The lines to find are those in the entries that hold the word "period"; copy every one of them.
*** WORKING DATA Section Begins ***
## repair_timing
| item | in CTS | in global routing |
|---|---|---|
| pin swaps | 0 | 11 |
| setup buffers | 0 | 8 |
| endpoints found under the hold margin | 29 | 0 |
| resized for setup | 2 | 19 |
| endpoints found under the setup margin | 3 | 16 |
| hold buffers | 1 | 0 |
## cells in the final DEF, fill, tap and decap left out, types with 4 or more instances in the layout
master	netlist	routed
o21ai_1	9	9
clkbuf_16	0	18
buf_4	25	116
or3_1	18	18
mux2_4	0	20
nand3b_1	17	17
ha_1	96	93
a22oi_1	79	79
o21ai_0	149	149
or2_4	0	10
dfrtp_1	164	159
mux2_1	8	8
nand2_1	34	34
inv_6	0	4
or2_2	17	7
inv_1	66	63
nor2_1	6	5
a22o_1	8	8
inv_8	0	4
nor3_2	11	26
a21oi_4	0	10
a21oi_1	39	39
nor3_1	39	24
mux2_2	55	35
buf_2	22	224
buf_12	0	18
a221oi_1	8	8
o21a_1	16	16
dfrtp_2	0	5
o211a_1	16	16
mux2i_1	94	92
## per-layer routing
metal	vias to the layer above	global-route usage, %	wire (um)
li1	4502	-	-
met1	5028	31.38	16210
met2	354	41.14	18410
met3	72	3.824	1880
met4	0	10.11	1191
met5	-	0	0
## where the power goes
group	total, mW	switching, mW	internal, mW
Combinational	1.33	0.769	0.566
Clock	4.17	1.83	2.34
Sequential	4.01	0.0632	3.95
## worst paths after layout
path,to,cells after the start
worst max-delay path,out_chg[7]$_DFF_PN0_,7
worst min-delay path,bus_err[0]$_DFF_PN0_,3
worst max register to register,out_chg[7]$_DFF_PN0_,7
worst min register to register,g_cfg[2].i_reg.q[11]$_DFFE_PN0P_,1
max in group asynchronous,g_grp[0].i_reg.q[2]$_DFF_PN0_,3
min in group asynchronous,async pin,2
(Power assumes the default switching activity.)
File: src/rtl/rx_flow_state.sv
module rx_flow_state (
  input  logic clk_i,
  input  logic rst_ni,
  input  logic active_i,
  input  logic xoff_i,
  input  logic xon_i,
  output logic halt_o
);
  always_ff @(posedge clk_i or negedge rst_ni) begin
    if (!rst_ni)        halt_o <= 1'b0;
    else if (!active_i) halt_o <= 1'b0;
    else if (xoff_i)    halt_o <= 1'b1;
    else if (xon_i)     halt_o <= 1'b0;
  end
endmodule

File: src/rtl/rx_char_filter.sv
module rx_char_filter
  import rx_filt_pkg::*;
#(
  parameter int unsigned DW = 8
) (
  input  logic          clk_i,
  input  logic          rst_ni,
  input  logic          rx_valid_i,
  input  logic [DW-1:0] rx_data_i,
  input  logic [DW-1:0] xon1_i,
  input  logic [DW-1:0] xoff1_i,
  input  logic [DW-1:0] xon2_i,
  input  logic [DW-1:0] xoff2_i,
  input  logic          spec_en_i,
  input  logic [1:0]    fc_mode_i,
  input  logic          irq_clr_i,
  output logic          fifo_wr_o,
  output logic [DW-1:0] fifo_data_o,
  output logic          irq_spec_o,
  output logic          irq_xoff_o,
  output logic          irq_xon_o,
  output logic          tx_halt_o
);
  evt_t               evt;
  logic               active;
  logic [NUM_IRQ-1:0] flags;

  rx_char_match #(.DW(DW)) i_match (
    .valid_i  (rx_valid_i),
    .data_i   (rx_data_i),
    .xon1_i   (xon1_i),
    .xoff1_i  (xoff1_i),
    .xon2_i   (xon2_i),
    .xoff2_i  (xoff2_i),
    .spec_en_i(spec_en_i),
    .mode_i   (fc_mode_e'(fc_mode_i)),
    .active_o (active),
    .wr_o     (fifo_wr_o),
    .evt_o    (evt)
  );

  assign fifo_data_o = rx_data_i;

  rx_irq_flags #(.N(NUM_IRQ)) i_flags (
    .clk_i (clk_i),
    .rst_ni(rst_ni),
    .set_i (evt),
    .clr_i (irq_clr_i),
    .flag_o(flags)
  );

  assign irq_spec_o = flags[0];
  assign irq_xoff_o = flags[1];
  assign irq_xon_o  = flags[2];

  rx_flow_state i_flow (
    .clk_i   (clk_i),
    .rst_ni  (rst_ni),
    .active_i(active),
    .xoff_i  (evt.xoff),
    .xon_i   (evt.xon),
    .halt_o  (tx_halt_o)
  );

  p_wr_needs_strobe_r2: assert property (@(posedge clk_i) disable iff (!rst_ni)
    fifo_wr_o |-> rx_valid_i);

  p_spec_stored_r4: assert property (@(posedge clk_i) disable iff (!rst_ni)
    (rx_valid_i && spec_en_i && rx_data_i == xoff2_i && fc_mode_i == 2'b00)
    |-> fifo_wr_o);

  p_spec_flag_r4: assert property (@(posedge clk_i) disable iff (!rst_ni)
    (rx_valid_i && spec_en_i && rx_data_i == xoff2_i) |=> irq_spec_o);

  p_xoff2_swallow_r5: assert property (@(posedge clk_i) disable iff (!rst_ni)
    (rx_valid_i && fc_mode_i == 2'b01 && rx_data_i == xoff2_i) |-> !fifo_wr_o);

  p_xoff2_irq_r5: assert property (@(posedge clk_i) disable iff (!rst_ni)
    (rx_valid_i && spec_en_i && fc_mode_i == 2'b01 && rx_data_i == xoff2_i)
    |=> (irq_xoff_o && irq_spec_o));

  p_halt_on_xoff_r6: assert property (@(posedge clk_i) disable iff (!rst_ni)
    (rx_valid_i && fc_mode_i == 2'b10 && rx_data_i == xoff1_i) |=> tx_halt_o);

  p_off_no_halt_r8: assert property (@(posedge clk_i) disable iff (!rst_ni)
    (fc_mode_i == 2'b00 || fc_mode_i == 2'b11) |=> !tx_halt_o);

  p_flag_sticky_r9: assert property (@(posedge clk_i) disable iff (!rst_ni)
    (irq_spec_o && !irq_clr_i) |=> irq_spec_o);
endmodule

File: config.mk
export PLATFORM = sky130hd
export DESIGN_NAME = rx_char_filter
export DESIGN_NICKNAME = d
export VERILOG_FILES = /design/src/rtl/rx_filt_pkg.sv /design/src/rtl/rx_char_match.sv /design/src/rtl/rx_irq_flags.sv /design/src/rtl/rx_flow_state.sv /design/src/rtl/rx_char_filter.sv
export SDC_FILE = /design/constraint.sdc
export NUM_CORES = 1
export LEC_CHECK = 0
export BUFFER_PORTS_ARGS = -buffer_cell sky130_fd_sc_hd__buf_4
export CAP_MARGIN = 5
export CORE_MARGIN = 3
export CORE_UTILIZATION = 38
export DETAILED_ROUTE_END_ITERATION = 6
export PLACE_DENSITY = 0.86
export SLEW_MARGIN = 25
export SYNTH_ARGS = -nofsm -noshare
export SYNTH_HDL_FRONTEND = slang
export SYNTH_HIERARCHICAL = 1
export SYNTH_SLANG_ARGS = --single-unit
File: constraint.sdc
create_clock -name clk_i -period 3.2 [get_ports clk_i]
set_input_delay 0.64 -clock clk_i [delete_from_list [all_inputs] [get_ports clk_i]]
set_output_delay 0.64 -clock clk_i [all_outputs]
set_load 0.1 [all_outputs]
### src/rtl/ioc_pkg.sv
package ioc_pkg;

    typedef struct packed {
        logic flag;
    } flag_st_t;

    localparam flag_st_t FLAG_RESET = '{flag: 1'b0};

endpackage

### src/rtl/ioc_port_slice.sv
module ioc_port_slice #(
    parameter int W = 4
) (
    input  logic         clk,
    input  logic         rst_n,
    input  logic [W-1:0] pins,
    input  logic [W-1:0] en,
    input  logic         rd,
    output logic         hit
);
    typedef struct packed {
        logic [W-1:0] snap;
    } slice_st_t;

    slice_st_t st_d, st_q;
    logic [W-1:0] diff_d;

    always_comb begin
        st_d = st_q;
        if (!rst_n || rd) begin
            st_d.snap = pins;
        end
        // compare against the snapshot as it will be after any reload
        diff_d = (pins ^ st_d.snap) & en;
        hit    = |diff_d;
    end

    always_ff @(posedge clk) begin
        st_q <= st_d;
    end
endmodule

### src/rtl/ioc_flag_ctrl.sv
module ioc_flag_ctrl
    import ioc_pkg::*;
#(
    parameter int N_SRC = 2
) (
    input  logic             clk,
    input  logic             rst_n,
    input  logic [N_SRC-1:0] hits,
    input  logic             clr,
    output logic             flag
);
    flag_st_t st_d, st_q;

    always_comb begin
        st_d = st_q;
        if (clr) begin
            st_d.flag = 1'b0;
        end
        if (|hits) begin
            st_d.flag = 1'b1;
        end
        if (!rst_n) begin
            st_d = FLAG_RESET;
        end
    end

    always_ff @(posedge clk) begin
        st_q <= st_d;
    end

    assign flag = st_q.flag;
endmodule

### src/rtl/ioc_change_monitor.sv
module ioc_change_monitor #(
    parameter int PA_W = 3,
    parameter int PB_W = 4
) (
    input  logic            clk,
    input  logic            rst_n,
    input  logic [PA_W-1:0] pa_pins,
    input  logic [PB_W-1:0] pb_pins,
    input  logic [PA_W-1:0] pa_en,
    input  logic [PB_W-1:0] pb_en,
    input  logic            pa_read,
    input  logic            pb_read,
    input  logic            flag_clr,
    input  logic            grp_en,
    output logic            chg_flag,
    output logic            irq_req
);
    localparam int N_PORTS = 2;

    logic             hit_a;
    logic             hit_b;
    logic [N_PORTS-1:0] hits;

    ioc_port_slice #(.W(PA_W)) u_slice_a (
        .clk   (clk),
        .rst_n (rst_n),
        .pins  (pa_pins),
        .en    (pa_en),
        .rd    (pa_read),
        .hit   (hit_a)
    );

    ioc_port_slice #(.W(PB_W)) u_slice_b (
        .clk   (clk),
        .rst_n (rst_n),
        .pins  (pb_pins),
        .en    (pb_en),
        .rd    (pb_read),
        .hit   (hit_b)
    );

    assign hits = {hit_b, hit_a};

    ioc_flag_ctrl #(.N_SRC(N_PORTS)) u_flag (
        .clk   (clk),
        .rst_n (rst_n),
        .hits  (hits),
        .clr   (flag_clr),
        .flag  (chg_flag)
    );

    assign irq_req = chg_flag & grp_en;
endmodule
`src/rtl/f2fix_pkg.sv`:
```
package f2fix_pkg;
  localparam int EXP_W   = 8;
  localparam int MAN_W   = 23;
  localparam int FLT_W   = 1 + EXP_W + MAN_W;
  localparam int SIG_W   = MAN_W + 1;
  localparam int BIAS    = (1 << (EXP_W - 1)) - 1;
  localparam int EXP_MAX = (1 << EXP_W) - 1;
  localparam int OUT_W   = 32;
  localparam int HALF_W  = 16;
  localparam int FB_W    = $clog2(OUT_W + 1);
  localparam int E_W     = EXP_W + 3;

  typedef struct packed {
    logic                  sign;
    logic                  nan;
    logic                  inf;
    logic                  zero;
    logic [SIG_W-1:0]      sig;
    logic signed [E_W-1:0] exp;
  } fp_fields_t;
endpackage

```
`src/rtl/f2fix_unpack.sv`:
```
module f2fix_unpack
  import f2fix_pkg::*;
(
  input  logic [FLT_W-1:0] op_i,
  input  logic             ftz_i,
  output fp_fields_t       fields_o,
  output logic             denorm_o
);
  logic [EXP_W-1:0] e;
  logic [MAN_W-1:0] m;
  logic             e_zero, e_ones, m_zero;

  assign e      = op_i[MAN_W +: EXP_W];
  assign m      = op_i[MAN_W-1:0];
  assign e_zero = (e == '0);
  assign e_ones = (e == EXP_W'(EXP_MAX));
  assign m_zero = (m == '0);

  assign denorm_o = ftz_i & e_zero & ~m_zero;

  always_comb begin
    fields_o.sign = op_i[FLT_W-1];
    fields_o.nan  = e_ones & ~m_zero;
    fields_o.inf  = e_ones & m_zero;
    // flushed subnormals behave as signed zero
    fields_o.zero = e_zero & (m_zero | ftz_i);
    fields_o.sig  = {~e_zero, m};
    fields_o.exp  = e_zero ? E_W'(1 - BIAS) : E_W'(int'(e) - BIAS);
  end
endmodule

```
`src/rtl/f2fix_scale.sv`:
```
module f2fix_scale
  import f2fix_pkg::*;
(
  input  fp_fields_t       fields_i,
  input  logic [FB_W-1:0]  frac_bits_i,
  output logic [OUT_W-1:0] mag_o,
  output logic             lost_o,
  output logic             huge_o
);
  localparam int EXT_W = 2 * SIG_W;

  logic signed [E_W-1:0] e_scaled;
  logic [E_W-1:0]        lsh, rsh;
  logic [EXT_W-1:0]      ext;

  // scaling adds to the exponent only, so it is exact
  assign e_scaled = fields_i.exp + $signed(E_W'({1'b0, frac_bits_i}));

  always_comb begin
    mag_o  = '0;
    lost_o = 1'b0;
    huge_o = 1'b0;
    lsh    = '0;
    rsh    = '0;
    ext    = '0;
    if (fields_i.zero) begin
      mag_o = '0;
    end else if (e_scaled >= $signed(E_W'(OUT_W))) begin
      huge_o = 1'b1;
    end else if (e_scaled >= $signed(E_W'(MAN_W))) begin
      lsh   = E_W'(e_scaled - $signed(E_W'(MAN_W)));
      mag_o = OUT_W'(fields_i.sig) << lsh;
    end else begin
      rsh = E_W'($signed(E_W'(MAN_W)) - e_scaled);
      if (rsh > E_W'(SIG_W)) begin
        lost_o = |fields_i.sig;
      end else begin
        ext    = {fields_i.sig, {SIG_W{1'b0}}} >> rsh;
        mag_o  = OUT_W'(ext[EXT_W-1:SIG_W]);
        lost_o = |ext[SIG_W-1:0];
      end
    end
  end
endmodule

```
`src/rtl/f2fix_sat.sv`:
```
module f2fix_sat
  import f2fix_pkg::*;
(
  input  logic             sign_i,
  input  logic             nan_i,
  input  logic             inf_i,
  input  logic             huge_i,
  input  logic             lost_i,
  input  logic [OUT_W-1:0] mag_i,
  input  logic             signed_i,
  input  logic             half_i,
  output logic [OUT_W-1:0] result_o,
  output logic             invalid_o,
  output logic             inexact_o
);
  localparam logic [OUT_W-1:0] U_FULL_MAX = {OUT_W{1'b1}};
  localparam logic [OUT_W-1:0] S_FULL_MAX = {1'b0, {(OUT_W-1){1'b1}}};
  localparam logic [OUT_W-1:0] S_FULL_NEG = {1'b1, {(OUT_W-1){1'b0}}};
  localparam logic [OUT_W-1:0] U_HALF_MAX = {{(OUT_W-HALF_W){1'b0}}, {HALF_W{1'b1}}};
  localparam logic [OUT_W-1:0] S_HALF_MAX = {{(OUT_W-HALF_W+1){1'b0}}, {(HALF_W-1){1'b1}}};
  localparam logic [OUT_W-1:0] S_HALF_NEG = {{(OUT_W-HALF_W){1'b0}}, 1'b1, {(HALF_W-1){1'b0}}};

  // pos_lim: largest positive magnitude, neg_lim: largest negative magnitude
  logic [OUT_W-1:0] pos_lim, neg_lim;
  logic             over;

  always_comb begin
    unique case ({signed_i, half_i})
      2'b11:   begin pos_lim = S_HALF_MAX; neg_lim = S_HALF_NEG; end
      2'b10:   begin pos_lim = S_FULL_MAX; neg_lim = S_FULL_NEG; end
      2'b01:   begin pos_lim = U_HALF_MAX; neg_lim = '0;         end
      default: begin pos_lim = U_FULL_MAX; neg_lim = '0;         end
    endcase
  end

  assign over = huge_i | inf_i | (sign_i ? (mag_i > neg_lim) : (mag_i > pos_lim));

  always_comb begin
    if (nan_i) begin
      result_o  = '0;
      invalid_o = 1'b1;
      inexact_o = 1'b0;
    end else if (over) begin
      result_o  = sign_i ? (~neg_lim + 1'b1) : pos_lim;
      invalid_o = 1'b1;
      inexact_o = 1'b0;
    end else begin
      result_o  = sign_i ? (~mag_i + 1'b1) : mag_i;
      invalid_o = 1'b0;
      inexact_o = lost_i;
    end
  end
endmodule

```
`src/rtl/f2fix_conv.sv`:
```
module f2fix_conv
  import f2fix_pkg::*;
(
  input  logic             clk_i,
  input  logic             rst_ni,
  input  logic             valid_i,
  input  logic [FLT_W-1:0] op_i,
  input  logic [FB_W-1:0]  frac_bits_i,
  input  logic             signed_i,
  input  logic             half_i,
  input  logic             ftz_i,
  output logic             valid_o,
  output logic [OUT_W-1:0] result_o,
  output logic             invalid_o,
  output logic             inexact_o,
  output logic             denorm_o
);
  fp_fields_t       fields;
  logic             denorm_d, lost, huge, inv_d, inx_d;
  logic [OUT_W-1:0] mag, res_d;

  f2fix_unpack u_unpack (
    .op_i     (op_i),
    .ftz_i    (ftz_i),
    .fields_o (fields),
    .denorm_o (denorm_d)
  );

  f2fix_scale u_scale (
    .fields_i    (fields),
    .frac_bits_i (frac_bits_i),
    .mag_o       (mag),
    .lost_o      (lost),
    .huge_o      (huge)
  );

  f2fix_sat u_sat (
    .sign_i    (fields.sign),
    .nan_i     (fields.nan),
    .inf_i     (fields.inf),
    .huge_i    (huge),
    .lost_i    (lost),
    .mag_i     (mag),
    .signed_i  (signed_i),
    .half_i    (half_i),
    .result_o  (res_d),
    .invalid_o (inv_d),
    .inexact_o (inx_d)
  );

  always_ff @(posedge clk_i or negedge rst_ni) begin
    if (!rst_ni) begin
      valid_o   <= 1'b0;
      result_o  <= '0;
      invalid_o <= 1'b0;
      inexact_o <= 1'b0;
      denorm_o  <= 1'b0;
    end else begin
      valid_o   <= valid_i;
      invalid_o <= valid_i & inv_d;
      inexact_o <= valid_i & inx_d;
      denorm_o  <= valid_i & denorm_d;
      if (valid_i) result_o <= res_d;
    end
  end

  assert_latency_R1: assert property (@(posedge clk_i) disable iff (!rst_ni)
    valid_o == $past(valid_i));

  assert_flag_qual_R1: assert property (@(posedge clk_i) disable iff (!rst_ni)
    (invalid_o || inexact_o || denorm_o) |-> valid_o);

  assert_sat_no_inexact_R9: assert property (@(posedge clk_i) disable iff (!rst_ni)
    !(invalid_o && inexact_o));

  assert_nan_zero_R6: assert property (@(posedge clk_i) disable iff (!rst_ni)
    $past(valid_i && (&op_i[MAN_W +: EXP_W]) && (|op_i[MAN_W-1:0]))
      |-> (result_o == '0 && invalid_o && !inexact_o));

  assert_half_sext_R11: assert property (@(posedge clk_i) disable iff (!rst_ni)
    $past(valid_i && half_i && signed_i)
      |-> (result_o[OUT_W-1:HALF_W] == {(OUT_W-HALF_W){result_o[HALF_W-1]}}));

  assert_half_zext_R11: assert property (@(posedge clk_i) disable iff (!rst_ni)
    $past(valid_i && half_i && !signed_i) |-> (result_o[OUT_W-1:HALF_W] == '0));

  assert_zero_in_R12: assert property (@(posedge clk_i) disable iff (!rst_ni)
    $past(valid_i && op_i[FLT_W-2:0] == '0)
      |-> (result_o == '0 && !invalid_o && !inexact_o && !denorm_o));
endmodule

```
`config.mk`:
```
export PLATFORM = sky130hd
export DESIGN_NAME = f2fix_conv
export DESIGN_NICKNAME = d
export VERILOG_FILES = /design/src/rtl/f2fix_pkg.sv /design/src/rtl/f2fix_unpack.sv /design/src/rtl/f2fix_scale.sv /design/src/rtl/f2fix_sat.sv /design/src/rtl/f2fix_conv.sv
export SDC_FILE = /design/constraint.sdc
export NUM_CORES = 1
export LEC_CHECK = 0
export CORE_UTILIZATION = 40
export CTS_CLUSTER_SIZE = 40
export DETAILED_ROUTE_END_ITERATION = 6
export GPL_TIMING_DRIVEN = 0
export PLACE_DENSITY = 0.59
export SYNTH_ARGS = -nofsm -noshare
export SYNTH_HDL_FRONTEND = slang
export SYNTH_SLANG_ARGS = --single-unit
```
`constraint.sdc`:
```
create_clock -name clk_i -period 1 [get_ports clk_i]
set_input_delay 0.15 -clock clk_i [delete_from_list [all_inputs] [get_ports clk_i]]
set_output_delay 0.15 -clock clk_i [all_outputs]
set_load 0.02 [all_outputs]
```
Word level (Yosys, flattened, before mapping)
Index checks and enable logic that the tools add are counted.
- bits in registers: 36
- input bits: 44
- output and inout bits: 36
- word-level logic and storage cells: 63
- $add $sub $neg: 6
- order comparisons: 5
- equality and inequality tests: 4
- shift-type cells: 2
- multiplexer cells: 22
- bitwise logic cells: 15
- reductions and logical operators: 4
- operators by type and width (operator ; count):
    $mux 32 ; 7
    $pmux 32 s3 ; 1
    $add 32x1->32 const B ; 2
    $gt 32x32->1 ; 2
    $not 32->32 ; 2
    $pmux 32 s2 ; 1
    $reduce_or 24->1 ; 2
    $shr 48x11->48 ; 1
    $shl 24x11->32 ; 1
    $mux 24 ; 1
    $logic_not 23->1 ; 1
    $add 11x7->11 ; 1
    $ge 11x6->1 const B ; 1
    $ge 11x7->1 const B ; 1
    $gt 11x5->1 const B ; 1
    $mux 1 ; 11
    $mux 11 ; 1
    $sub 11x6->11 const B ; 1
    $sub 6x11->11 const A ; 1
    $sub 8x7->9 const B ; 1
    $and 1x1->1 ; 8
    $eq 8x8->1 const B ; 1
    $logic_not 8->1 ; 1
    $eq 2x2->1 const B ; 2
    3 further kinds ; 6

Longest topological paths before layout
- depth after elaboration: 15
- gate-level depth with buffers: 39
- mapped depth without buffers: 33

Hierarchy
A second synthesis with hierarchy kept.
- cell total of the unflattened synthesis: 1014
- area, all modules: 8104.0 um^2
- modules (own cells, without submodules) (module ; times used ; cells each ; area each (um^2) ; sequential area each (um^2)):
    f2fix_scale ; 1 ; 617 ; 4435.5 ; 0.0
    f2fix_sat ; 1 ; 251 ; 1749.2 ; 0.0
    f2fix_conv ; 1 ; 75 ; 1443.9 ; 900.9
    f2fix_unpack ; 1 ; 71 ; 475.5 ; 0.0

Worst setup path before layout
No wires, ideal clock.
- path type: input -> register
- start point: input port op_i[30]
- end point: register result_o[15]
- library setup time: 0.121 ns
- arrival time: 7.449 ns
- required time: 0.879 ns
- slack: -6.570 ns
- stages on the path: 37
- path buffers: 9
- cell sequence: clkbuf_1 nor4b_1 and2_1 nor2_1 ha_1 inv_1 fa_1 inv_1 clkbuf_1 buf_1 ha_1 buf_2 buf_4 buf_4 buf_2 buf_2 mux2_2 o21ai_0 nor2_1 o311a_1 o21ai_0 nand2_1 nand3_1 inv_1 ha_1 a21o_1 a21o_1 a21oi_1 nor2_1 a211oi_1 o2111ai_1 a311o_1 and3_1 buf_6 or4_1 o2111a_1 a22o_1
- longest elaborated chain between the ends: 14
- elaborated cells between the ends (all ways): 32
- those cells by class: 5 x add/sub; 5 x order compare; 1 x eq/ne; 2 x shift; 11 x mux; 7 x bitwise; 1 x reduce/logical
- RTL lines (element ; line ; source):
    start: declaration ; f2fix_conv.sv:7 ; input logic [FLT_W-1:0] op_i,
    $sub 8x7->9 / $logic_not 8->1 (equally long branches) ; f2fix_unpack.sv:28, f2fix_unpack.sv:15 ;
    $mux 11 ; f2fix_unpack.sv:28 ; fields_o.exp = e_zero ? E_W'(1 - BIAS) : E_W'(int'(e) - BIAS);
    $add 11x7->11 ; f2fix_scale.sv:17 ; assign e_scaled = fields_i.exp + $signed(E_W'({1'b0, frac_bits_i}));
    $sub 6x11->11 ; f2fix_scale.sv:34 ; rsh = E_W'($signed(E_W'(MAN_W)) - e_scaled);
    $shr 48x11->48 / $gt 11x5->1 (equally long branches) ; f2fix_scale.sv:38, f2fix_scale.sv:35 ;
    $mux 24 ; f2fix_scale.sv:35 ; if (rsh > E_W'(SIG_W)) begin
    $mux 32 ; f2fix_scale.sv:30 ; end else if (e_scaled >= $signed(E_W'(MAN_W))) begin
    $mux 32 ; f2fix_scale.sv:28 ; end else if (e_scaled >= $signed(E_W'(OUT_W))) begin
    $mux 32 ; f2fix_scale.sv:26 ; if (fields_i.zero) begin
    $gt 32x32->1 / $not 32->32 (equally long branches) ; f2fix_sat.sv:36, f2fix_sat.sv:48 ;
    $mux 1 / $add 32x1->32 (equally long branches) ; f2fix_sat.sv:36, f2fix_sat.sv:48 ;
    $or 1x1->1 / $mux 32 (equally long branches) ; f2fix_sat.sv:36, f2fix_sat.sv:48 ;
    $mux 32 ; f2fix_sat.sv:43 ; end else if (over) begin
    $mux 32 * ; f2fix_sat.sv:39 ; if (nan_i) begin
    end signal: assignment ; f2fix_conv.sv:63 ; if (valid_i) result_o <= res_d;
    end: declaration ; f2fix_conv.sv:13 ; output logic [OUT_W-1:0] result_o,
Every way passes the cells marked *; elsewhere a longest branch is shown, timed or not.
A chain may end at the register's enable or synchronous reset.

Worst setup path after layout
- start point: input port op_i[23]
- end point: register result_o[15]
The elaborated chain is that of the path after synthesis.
*** WORKING DATA Section Ends ***
» **TASK RESPONSE**
create_clock -name clk_i -period 3.2 [get_ports clk_i]
create_clock -name clk_i -period 1 [get_ports clk_i]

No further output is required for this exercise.